• **SOURCE DATA**
★ ★ ★ ★ ★

From an optimization exercise on the open Yosys and OpenROAD flow, aimed at small area; shortcuts taken in it are not production practice. At most, simulation tests tie the RTL to the original design; equivalence was not proved. Power and IR drop assume default switching activity.

Setup of delta:
## ldiv
module ldiv #
  (
   parameter 	NUMERATOR_WIDTH = 32,
   parameter 	DENOMINATOR_WIDTH = 32,
   parameter 	QUOTIENT_WIDTH = 32
   )
   (
    input 				      clk,
    input 				      reset,
    input signed [NUMERATOR_WIDTH - 1:0]      numerator_in,
    input [DENOMINATOR_WIDTH - 1:0] 	      denominator_in,
    input 				      valid_in,
    output signed [QUOTIENT_WIDTH - 1:0]      quotient_out,
    output signed [NUMERATOR_WIDTH - 1:0]     remainder_out,
    output 				      valid_out,
    output signed [NUMERATOR_WIDTH - 1 + 1:0] numerator_out,
    output [DENOMINATOR_WIDTH - 1:0] 	      denominator_out
    );
Settings: LEC_CHECK=0, CAP_MARGIN=20, CORE_MARGIN=2, CORE_UTILIZATION=45, GPL_TIMING_DRIVEN=0, PLACE_DENSITY=0.6, SLEW_MARGIN=20; clock period 7.0 ns.
run.sh (not shown) runs the stock make flow with config.mk's settings and CLKGATE_MAP_FILE= SYNTH_SCRIPT=/design/flow/synth_recipe.tcl, a recipe that flattens the netlist after the stock synthesis.
Layout checks on delta: not met. Flow itself completed; violations: setup timing.
For beta, these inputs were changed with respect to delta:
# delta
export LEC_CHECK = 0
export CAP_MARGIN = 20
export CORE_MARGIN = 2
export CORE_UTILIZATION = 45
export GPL_TIMING_DRIVEN = 0
export PLACE_DENSITY = 0.6
export SLEW_MARGIN = 20
create_clock -name core_clock -period 7.0 [get_ports {clk}]
# beta
export LEC_CHECK = 0
export CAP_MARGIN = 20
export CORE_MARGIN = 2
export CORE_UTILIZATION = 45
export PLACE_DENSITY = 0.6
export SLEW_MARGIN = 20
create_clock -name core_clock -period 7.0 [get_ports {clk}]
==> summary.txt <==
- beta finished all stages; however, its layout fails the closing checks, the failures being setup timing.
- Of beta and delta, delta shows the lower maximum frequency, with beta above it.
- On first-pass GRT wire length, delta loses to beta.
- The higher number of clock buffers in the layout came out of beta.
- The lower reported combinational group power came out of beta.
- Summary of beta over delta: count of cells along the worst register-to-register path -4.0%; multi-input gate share of total cell area -1.9 points; total number of vias +134; sequential cell area share +0.20 points; slack of the critical path +0.21 ns.
No functional check of the RTL was part of any run of this note.

---

Another version of the RTL of ldiv (not shown whole).
Size: ~5900 cells after synthesis, about 1200 flip-flops.
Settings: LEC_CHECK=0, CAP_MARGIN=20, CORE_MARGIN=2, CORE_UTILIZATION=45, PLACE_DENSITY=0.6, SLEW_MARGIN=20; clock period 7.0 ns.
The first run completed with no timing, DRC or antenna violations.
Rerun with:
Settings changed: CTS_BUF_LIST set to sky130_fd_sc_hd__clkbuf_4.
What happened:
- first-iteration DRC count went down by 2.4%
- via count rises by 2.9%
- synthesized cell count stays the same
- wire length goes up by 1.7%
- die area is unchanged
- utilization shrinks by 0.48 points
- non-clock buffer count rises by 4
- clock power shrinks by 14%
- flip-flop and latch count does not change
- sequential power is about the same
- register-to-register slack is about the same

---

## run 1
Another version of the RTL of ldiv (not shown whole).
Size: about 6300 cells after synthesis, ~1200 flip-flops.
clock: 7.0 ns
lec_check: 0
cap_margin: 20
core_margin: 2
core_utilization: 60
cts_buf_list: sky130_fd_sc_hd__clkbuf_16
cts_cluster_diameter: 120
cts_cluster_size: 30
gpl_timing_driven: 0
place_density: 0.75
slew_margin: 20
synth_hierarchical: 1
Run 1 reached the end of the flow, and the finished layout is clean on the timing, DRC and antenna checks.
Here is what was changed in the inputs of run 2 compared with run 1.
Settings: a deleted GPL_TIMING_DRIVEN that had been 0; a change of PLACE_DENSITY from 0.75 to 0.7; a change of CORE_UTILIZATION from 60 to 55.
==> summary.txt <==
Met3 wire length delta for run 2 relative to run 1: 23% lower
Re first-pass GRT wire length: run 1 was higher than run 2.
Run 2 vs. run 1: post-route worst setup slack +0.052 ns; combinational power decreased about 3%; power attributed to the clock group fell about 1%; post-synthesis xor/xnor area fraction flat.
A startpoint of the most critical setup path of denominator_in[21] is what run 1 shows, while denominator_in[30] belongs to run 2.
Run 1 has higher wire length than run 2.
Per the comparison of run 2 with run 1, final-layout fill cell count went up by 17%, cell area lost 0.62%.
Changes in run 3 relative to run 2:
Settings: swapping 55 for 60 in CORE_UTILIZATION; swapping 0.7 for 0.75 in PLACE_DENSITY.
Findings:
Run 3 | status: complete | timing, DRC, antenna: pass
Maximum clock frequency: run 3 vs run 2, no meaningful difference
In the reports for run 3 and run 2, the smaller clock skew belongs to run 3.
Run 2 → run 3: overall power of the completed layout stayed essentially flat; clock period minus final worst setup slack decreased by 0.015 ns relative to the old numbers.

---

Another version of the RTL of ldiv (not shown whole).
Size: about 6400 cells after synthesis, roughly 1200 flip-flops, about 200 I/O pins, roughly 0.058 mm^2 of cells after synthesis.
Settings: LEC_CHECK=0, CAP_MARGIN=20, CORE_MARGIN=2, CORE_UTILIZATION=60, CTS_BUF_LIST=sky130_fd_sc_hd__clkbuf_16, CTS_CLUSTER_DIAMETER=120, CTS_CLUSTER_SIZE=30, PLACE_DENSITY=0.75, SLEW_MARGIN=20, SYNTH_HIERARCHICAL=1; clock period 7.0 ns.
standard.sh (not shown) runs the stock make flow with config.mk's settings and CLKGATE_MAP_FILE= SYNTH_SCRIPT=/design/flow/synth_recipe.tcl, a recipe that flattens the netlist after the stock synthesis.
==> flow/flow/run.sh <==
#!/bin/bash
set -euo pipefail
bash standard.sh finish "BUFFER_PORTS_ARGS=-buffer_cell sky130_fd_sc_hd__buf_2" > standard.log 2>&1
Edit:
==> flow/flow/run.sh (replaced) <==
#!/bin/bash
set -euo pipefail
bash standard.sh finish "BUFFER_PORTS_ARGS=-buffer_cell sky130_fd_sc_hd__buf_1" > standard.log 2>&1
=>
- The changed run passed the timing, DRC and antenna checks
- synthesized cell count does not change
- setup slack gains 42 ps
- power is about the same
- final cell count hardly moves
- flip-flop and latch count is unchanged
- register-to-register slack gains 40 ps
- wire length went down by 0.77%
- final area went down by 0.52%
- global-route usage went down by 0.18 points

---

ldiv with an RTL version that a note above also has.
Size in the first run: about 6300 cells after synthesis, ~1200 flip-flops, roughly 57000 um^2 of cells after synthesis.
Design ldiv, start of the top module:
module ldiv #
  (
   parameter 	NUMERATOR_WIDTH = 32,
   parameter 	DENOMINATOR_WIDTH = 32,
   parameter 	QUOTIENT_WIDTH = 32
   )
   (
    input 				      clk,
    input 				      reset,
    input signed [NUMERATOR_WIDTH - 1:0]      numerator_in,
    input [DENOMINATOR_WIDTH - 1:0] 	      denominator_in,
    input 				      valid_in,
    output signed [QUOTIENT_WIDTH - 1:0]      quotient_out,
    output signed [NUMERATOR_WIDTH - 1:0]     remainder_out,
    output 				      valid_out,
    output signed [NUMERATOR_WIDTH - 1 + 1:0] numerator_out,
    output [DENOMINATOR_WIDTH - 1:0] 	      denominator_out
    );
   wire [31:0] n0 = numerator_in;
   wire [31:0] d0 = denominator_in;
   wire v0 = valid_in;
   wire [0:0] t1 = {n0[30] ^ n0[31]};
   wire [0:0] b1_g = ~t1 & d0[0:0];
   wire [0:0] b1_p = ~t1 | d0[0:0];
   wire [1:0] b1;
   assign b1[0] = 1'b0;
   assign b1[1] = b1_g[0];
   wire g1 = ~b1[1] & ~(|d0[31:1]);
   wire [0:0] r1 = t1 ^ ({1{g1}} & (d0[0:0] ^ b1[0:0]));
   wire [0:0] q1 = g1;
   wire [1:0] t2 = {r1, n0[29] ^ n0[31]};
   wire [1:0] b2_g = ~t2 & d0[1:0];
   wire [1:0] b2_p = ~t2 | d0[1:0];
   wire b2_G0 = b2_g[1] | (b2_p[1] & b2_g[0]);
   wire b2_P0 = b2_p[1] & b2_p[0];
   wire [2:0] b2;
   assign b2[0] = 1'b0;
   assign b2[1] = b2_g[0];
   assign b2[2] = b2_G0;
   wire g2 = ~b2[2] & ~(|d0[31:2]);
   wire [1:0] r2 = t2 ^ ({2{g2}} & (d0[1:0] ^ b2[1:0]));
   wire [1:0] q2 = {q1, g2};
   wire [2:0] t3 = {r2, n0[28] ^ n0[31]};
   wire [2:0] b3_g = ~t3 & d0[2:0];
   wire [2:0] b3_p = ~t3 | d0[2:0];
   wire b3_G0 = b3_g[1] | (b3_p[1] & b3_g[0]);
   wire b3_P0 = b3_p[1] & b3_p[0];
   wire b3_G1 = b3_g[2] | (b3_p[2] & b3_G0);
   wire b3_P1 = b3_p[2] & b3_P0;
   wire [3:0] b3;
   assign b3[0] = 1'b0;
   assign b3[1] = b3_g[0];
   assign b3[2] = b3_G0;
   assign b3[3] = b3_G1;
   wire g3 = ~b3[3] & ~(|d0[31:3]);
   wire [2:0] r3 = t3 ^ ({3{g3}} & (d0[2:0] ^ b3[2:0]));
   wire [2:0] q3 = {q2, g3};
   wire [3:0] t4 = {r3, n0[27] ^ n0[31]};
  ...
Settings: LEC_CHECK=0, CAP_MARGIN=20, CORE_MARGIN=2, CORE_UTILIZATION=60, CTS_BUF_LIST=sky130_fd_sc_hd__clkbuf_16, CTS_CLUSTER_DIAMETER=120, CTS_CLUSTER_SIZE=30, PLACE_DENSITY=0.75, SLEW_MARGIN=20, SYNTH_HIERARCHICAL=1; clock period 7.0 ns.
==> flow/flow/run.sh <==
#!/bin/bash
set -euo pipefail
bash standard.sh finish "BUFFER_PORTS_ARGS=-buffer_cell sky130_fd_sc_hd__buf_2" > standard.log 2>&1
The baseline finished clean.
Next try:
==> flow/flow/run.sh (replaced) <==
#!/bin/bash
set -euo pipefail
bash standard.sh finish "BUFFER_PORTS_ARGS=-buffer_cell sky130_fd_sc_hd__buf_1" > standard.log 2>&1
Result:
- Now the flow completed and failed the layout checks on antenna violations
- worst setup slack is better by 30 ps
- routed wire length hardly moves
- global-route usage stays flat

==> static timing again, ports no longer ideal <==
Ports are ideal in the flow. The routed layouts listed here were re-timed in OpenROAD. Step 1, drivers: a clkbuf_16 drives clk and a buf_2 each remaining input, both assumed. Step 2, shift: input delay + t, output delay - t, t = (earliest + latest rising clock arrival at the registers) / 2. This alone moves slack from input paths to output paths. Slacks: ideal ports / drivers / drivers and shift; pairs: ideal ports / drivers.
run	t (ns)	setup slack, ns	latest minus earliest clock arrival (ns)	worst slew at a driven data input, ns	cell pins on the clock port's net
delta	0.812	-0.443 / -0.517 / -0.501	0.063 / 0.063	0.06	1
beta	0.815	-0.235 / -0.304 / -0.269	0.040 / 0.041	0.05	1
the first run of note 2	0.830	0.114 / 0.114 / -0.012	0.060 / 0.059	0.05	1
the second run of note 2	1.251	0.105 / 0.105 / 0.045	0.123 / 0.124	0.06	1
run 1	0.762	0.147 / 0.181 / -0.574	0.052 / 0.053	0.05	1
run 2	0.750	0.199 / 0.247 / -0.503	0.047 / 0.048	0.08	1
run 3	0.759	0.213 / 0.263 / -0.496	0.035 / 0.036	0.07	1
the first run of note 4	0.758	0.319 / 0.319 / 0.319	0.027 / 0.027	0.07	1
the second run of note 4	0.759	0.361 / 0.361 / 0.361	0.046 / 0.046	0.05	1
the first run of note 5	0.764	0.216 / 0.216 / -0.426	0.053 / 0.054	0.04	1
the second run of note 5	0.748	0.246 / 0.246 / -0.220	0.045 / 0.046	0.05	1
The setup slack of run 1, which loses most, moves by +0.034 ns with the drivers and by -0.721 ns with both steps.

★ ★ ★ ★ ★

• **WHAT THE EXERCISE ASKS**
Please transcribe exactly the lines above from the line that has "Changes in run" up to and including the line that has "Maximum clock frequency: run"; no other line belongs in the answer.

• **RESULT**
Changes in run 3 relative to run 2:
Settings: swapping 55 for 60 in CORE_UTILIZATION; swapping 0.7 for 0.75 in PLACE_DENSITY.
Findings:
Run 3 | status: complete | timing, DRC, antenna: pass
Maximum clock frequency: run 3 vs run 2, no meaningful difference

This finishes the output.